----- DATA RECORDS
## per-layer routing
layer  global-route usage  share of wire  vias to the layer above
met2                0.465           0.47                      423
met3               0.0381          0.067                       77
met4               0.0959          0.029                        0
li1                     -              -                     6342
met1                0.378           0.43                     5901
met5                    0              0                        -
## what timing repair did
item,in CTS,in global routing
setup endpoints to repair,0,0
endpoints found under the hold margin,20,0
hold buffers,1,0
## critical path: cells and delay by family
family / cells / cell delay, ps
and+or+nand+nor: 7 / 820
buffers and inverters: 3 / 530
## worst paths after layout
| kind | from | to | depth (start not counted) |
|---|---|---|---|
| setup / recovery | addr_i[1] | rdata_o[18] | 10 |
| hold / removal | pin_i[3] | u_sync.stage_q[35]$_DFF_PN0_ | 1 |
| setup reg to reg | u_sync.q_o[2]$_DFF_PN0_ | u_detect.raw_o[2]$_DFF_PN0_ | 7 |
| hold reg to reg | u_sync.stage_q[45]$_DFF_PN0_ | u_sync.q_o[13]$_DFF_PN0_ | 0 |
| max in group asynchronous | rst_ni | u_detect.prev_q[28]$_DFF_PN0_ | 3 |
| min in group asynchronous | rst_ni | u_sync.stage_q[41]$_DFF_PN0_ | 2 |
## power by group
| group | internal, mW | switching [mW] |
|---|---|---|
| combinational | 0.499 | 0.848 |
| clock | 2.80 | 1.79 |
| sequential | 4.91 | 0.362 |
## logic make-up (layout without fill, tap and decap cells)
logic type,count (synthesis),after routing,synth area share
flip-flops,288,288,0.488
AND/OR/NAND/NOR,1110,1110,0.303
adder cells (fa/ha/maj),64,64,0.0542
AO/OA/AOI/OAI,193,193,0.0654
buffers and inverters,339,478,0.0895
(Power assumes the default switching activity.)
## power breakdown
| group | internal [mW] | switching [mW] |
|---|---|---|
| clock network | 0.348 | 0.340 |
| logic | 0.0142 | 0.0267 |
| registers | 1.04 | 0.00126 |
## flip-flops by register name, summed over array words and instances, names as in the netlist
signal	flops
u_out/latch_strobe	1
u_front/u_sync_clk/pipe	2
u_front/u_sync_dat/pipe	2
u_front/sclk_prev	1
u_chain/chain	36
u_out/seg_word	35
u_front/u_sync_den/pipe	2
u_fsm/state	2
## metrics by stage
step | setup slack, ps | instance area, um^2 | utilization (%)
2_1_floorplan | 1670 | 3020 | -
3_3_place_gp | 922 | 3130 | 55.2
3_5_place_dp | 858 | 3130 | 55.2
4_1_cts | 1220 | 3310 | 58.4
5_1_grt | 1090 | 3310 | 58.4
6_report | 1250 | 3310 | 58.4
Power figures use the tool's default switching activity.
--- config.mk ---
export PLATFORM = sky130hd
export DESIGN_NAME = irq_prio_resolver
export DESIGN_NICKNAME = d
export VERILOG_FILES = /design/src/rtl/irq_prio_resolver.sv
export SDC_FILE = /design/constraint.sdc
export NUM_CORES = 1
export LEC_CHECK = 0
export ABC_AREA = 1
export ABC_CLOCK_PERIOD_IN_PS = 36300
export BUFFER_PORTS_ARGS = -buffer_cell sky130_fd_sc_hd__buf_2
export CAP_MARGIN = 20
export CORE_MARGIN = 2
export CORE_UTILIZATION = 30
export DETAILED_ROUTE_END_ITERATION = 8
export GPL_ROUTABILITY_DRIVEN = 1
export SYNTH_ARGS = -nofsm -noshare
export SYNTH_HDL_FRONTEND = slang
export SYNTH_SLANG_ARGS = --single-unit
--- constraint.sdc ---
create_clock -name clk -period 36.3 [get_ports clk]
set_clock_uncertainty 0.2 [all_clocks]
set_input_delay 1.815 -clock clk [delete_from_list [all_inputs] [get_ports clk]]
set_output_delay 1.815 -clock clk [all_outputs]
set_load 0.02 [all_outputs]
----------
**DIRECTIONS FOR THIS TASK:** The answer must consist of every line above that holds the string "cells", copied exactly.

**TASK OUTPUT:**
## critical path: cells and delay by family
family / cells / cell delay, ps
## logic make-up (layout without fill, tap and decap cells)
adder cells (fa/ha/maj),64,64,0.0542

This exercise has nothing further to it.